Examples of different clinical imaging techniques available for investigating the involvement of ChPs in brain disorders. (A) 3D reconstruction of ChP located within lateral ventricles space [red, before lumbar puncture (LP), and gray, after LP] in a patient with idiopathic intracranial hypertension (Lublinsky et al., 2018); (B) ChP iron deposition (arrows on hypointense signals) detected by susceptibility-weighted MRI in a patient who had received both ultrasmall superparamagnetic particles of iron oxide (USPIOs) 2 years earlier and multiple blood transfusions since (Daldrup-Link, 2017); (C) signal-time curves extracted in the ChP from dynamic susceptibility contras-enhanced MRI data: the yellow curve represents the mean signal calculated from all the pixels in the ChP volume, while the blue and red curves represent, respectively, the curve with lowest and highest baseline. After first passage of the gadolinium bolus (signal drop), the choroidal signals visually exceed the baseline which indicates gadolinium chelate extravasation into the ChP stroma (Bouzerar et al., 2013); (D) PET/CT images showing the normal ChP uptake of [⁶⁸Ga]-DOTA-E-[c(RGDfK)]₂ targeting α_vβ₃ integrin (This research was originally published in JNM. Lopez-Rodriguez et al., 2016); (E) in vivo imaging using the Tau tracer [¹⁸F]AV-1451 showing high retention in AD patient and post-mortem ChP histopathology showing immunoreactivity in epithelial cells (pink color) with antibodies against pan-Tau in AD but not in normal control (NC) (Ikonomovic et al., 2016); (F) MRI and translocator protein (TSPO) labeling [¹¹C]PBR28 PET images in a patient with left-sided temporal lobe epilepsy showing higher uptake in ipsilateral than in contralateral side in the ChP of lateral ventricles (red arrow) and hippocampus (black arrow) (This research was originally published in JNM. Hirvonen et al., 2012); (G) in vivo MRI using the very small particles of iron oxide (VSOP) and post-mortem Prussian Blue staining in a rat model of multiple sclerosis: VSOP (circles) was detected in the inflamed ChP at peak disease (Millward et al., 2013).

FIGURE 2

Schematic of different clinical imaging techniques available for investigating the involvement of ChPs in brain disorders.
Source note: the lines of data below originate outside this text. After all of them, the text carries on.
--- config.mk ---
export PLATFORM = sky130hd
export DESIGN_NAME = vga_pixel_fetch
export DESIGN_NICKNAME = d
export VERILOG_FILES = /design/src/rtl/vga_pixel_fetch.sv
export SDC_FILE = /design/constraint.sdc
export NUM_CORES = 1
export LEC_CHECK = 0
export CAP_MARGIN = 25
export CORE_MARGIN = 1.5
export CORE_UTILIZATION = 41
export CTS_BUF_LIST = sky130_fd_sc_hd__clkbuf_16
export CTS_CLUSTER_DIAMETER = 100
export DETAILED_ROUTE_END_ITERATION = 12
export PLACE_DENSITY = 0.76
export SYNTH_ARGS = -nofsm -noshare
export SYNTH_HDL_FRONTEND = slang
export SYNTH_SLANG_ARGS = --single-unit
--- constraint.sdc ---
create_clock -name clock -period 3.5 [get_ports clock]
set_clock_uncertainty 0.2 [all_clocks]
set_input_delay 0.875 -clock clock [delete_from_list [all_inputs] [get_ports clock]]
set_output_delay 0.875 -clock clock [all_outputs]
set_load 0.02 [all_outputs]
==> config.mk <==
export PLATFORM = sky130hd
export DESIGN_NAME = muldiv_sequencer_flat
export DESIGN_NICKNAME = d
export VERILOG_FILES = /design/src/rtl/muldiv_pkg.sv /design/src/rtl/muldiv_if.sv /design/src/rtl/muldiv_iter_step.sv /design/src/rtl/muldiv_sequencer.sv /design/src/flat_wrapper.sv
export SDC_FILE = /design/constraint.sdc
export NUM_CORES = 1
export LEC_CHECK = 0
export BUFFER_PORTS_ARGS = -buffer_cell sky130_fd_sc_hd__buf_2
export CORE_MARGIN = 2
export CORE_UTILIZATION = 61
export CTS_CLUSTER_SIZE = 28
export DETAILED_ROUTE_END_ITERATION = 7
export GPL_TIMING_DRIVEN = 0
export PLACE_DENSITY = 0.83
export SYNTH_ARGS = -nofsm -noshare
export SYNTH_HDL_FRONTEND = slang
export SYNTH_SLANG_ARGS = --single-unit
==> constraint.sdc <==
create_clock -name clk -period 4.8 [get_ports clk]
set_input_delay 1.44 -clock clk [delete_from_list [all_inputs] [get_ports clk]]
set_output_delay 1.44 -clock clk [all_outputs]
set_load 0.05 [all_outputs]
==> src/rtl/muldiv_pkg.sv <==
// Shared encodings for the HI/LO multiply/divide sequencer.
package muldiv_pkg;

   localparam int DEF_WIDTH = 32;
   localparam int DEF_CNT_W = 5;

   typedef enum logic [1:0] {
      OP_MULT  = 2'b00,
      OP_MULTU = 2'b01,
      OP_DIV   = 2'b10,
      OP_DIVU  = 2'b11
   } op_e;

   typedef enum logic [2:0] {
      S_IDLE,
      S_PREP,
      S_CALC,
      S_FIX,
      S_DONE
   } state_e;

endpackage
<file path="src/rtl/bcd_display_scanner.sv">
// bcd_display_scanner: takes DIGITS packed BCD digits, snapshots them once
// per frame and time-multiplexes them onto a single seven-segment display.
//
// Parameters
//   DIGITS    number of BCD digits scanned (>= 1)
//   SCAN_DIV  clock cycles each digit is held (>= 1)
//
// Ports
//   CLK         system clock, rising-edge active
//   Clear       asynchronous active-high reset
//   Enable      scan enable, sampled on CLK rising edge
//   BCD_in      packed digits, BCD_in[3:0] is digit 0
//   Seg         segment drive {g,f,e,d,c,b,a}, active-high
//   Digit_sel   one-hot digit enable, bit i selects digit i
//   Frame_done  one-cycle pulse on the last cycle of each frame
//
// Optional build macro
//   LZB_EN      leading-zero blanking: digits above the most significant
//               nonzero digit (captured at LOAD) show blank segments.
module bcd_display_scanner #(
  parameter int unsigned DIGITS   = 4,
  parameter int unsigned SCAN_DIV = 4
) (
  input  logic                  CLK,
  input  logic                  Clear,
  input  logic                  Enable,
  input  logic [4*DIGITS-1:0]   BCD_in,
  output logic [6:0]            Seg,
  output logic [DIGITS-1:0]     Digit_sel,
  output logic                  Frame_done
);

  localparam int unsigned BCD_W = 4 * DIGITS;
  localparam int unsigned IDX_W = (DIGITS > 1) ? $clog2(DIGITS) : 1;
  localparam int unsigned DIV_W = (SCAN_DIV > 1) ? $clog2(SCAN_DIV) : 1;

  typedef enum logic [1:0] {
    IDLE = 2'd0,
    LOAD = 2'd1,
    SCAN = 2'd2
  } state_e;

  state_e             state_q, state_d;
  logic [IDX_W-1:0]   idx_q, idx_d;
  logic [DIV_W-1:0]   div_q, div_d;
  logic [BCD_W-1:0]   snap_q, snap_d;
  logic               last_div, last_idx;
  logic [3:0]         cur_digit;

`ifdef LZB_EN
  logic [IDX_W-1:0]   lz_q, lz_d;
  logic [IDX_W-1:0]   msnz;
`endif

  // Seven-segment decode, gfedcba; codes 10-15 show "E".
  function automatic logic [6:0] seg_decode(input logic [3:0] d);
    case (d)
      4'd0:    seg_decode = 7'h3F;
      4'd1:    seg_decode = 7'h06;
      4'd2:    seg_decode = 7'h5B;
      4'd3:    seg_decode = 7'h4F;
      4'd4:    seg_decode = 7'h66;
      4'd5:    seg_decode = 7'h6D;
      4'd6:    seg_decode = 7'h7D;
      4'd7:    seg_decode = 7'h07;
      4'd8:    seg_decode = 7'h7F;
      4'd9:    seg_decode = 7'h6F;
      default: seg_decode = 7'h79;
    endcase
  endfunction

  assign last_div = (div_q == DIV_W'(SCAN_DIV - 1));
  assign last_idx = (idx_q == IDX_W'(DIGITS - 1));

`ifdef LZB_EN
  // Index of the most significant nonzero digit; 0 when all digits are zero,
  // so digit 0 is never blanked. Invalid codes are nonzero by construction.
  always_comb begin
    msnz = '0;
    for (int i = 0; i < int'(DIGITS); i++) begin
      if (BCD_in[4*i +: 4] != 4'd0) msnz = IDX_W'(i);
    end
  end
`endif

  // State and datapath registers.
  always_ff @(posedge CLK or posedge Clear) begin
    if (Clear) begin
      state_q <= IDLE;
      idx_q   <= '0;
      div_q   <= '0;
      snap_q  <= '0;
`ifdef LZB_EN
      lz_q    <= '0;
`endif
    end else begin
      state_q <= state_d;
      idx_q   <= idx_d;
      div_q   <= div_d;
      snap_q  <= snap_d;
`ifdef LZB_EN
      lz_q    <= lz_d;
`endif
    end
  end

  // Next-state logic.
  always_comb begin
    state_d = state_q;
    idx_d   = idx_q;
    div_d   = div_q;
    snap_d  = snap_q;
`ifdef LZB_EN
    lz_d    = lz_q;
`endif
    case (state_q)
      IDLE: begin
        if (Enable) state_d = LOAD;
      end
      LOAD: begin
        snap_d  = BCD_in;
        idx_d   = '0;
        div_d   = '0;
`ifdef LZB_EN
        lz_d    = msnz;
`endif
        state_d = SCAN;
      end
      SCAN: begin
        if (!last_div) begin
          div_d = div_q + DIV_W'(1);
        end else if (!last_idx) begin
          idx_d = idx_q + IDX_W'(1);
          div_d = '0;
        end else begin
          // Frame complete: Enable only matters here, never mid-frame.
          idx_d   = '0;
          div_d   = '0;
          state_d = Enable ? LOAD : IDLE;
        end
      end
      default: state_d = IDLE;
    endcase
  end

  // Moore output decode from registered state only.
  always_comb begin
    Seg        = '0;
    Digit_sel  = '0;
    Frame_done = 1'b0;
    cur_digit  = '0;
    if (state_q == SCAN) begin
      for (int i = 0; i < int'(DIGITS); i++) begin
        if (idx_q == IDX_W'(i)) begin
          Digit_sel[i] = 1'b1;
          cur_digit    = snap_q[4*i +: 4];
        end
      end
      Seg = seg_decode(cur_digit);
`ifdef LZB_EN
      if (idx_q > lz_q) Seg = '0;
`endif
      Frame_done = last_div && last_idx;
    end
  end

endmodule

</file>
ChP volume and the presence of calcification may be assessed through conventional imaging techniques such as CT and MRI. CSF production may be evaluated with phase-sensitive MRI sequences. ChP capillary perfusion and permeability may be quantified with MRI using dynamic imaging coupled to small molecular weight contrast agents such as gadolinium chelates. Nuclear medicine techniques such as PET give access to: (i) the occurrence of receptors on stromal or epithelial cells (both at the basal or at the apical side) and (ii) epithelial cell metabolism, thanks to dedicated radiotracers. All of these morphological and functional features present a progressive degradation throughout the aging process which might get aggravated in neurological diseases. In addition, in pathological conditions, the extravasation of small molecular weight contrast agents into CSF may allow to image blood-CSF barrier disruption. In inflammatory conditions, reticuloendothelial MRI contrast agents such as iron oxide nanoparticles may get access to the ChP stroma and accumulate into endothelial, stromal, and/or epithelial cells. Alternatively, activation of stromal immune cells (whether resident or infiltrating) may be observed with TSPO-targeted PET radiotracers. Finally, the presence of aggregated proteins due to proteinopathies might be detected with dedicated PET tracers, although this is still debated due to “off-target” binding. ChPs, choroid plexuses; CSF, cerebrospinal fluid; BCSFB, blood-cerebrospinal fluid barrier; MDR, multidrug-resistant; CT, computed tomography; MRI, magnetic resonance imaging; PET, positron emission tomography; TSPO, translocator protein 18 kDa (this figure was prepared with Servier Medical Art).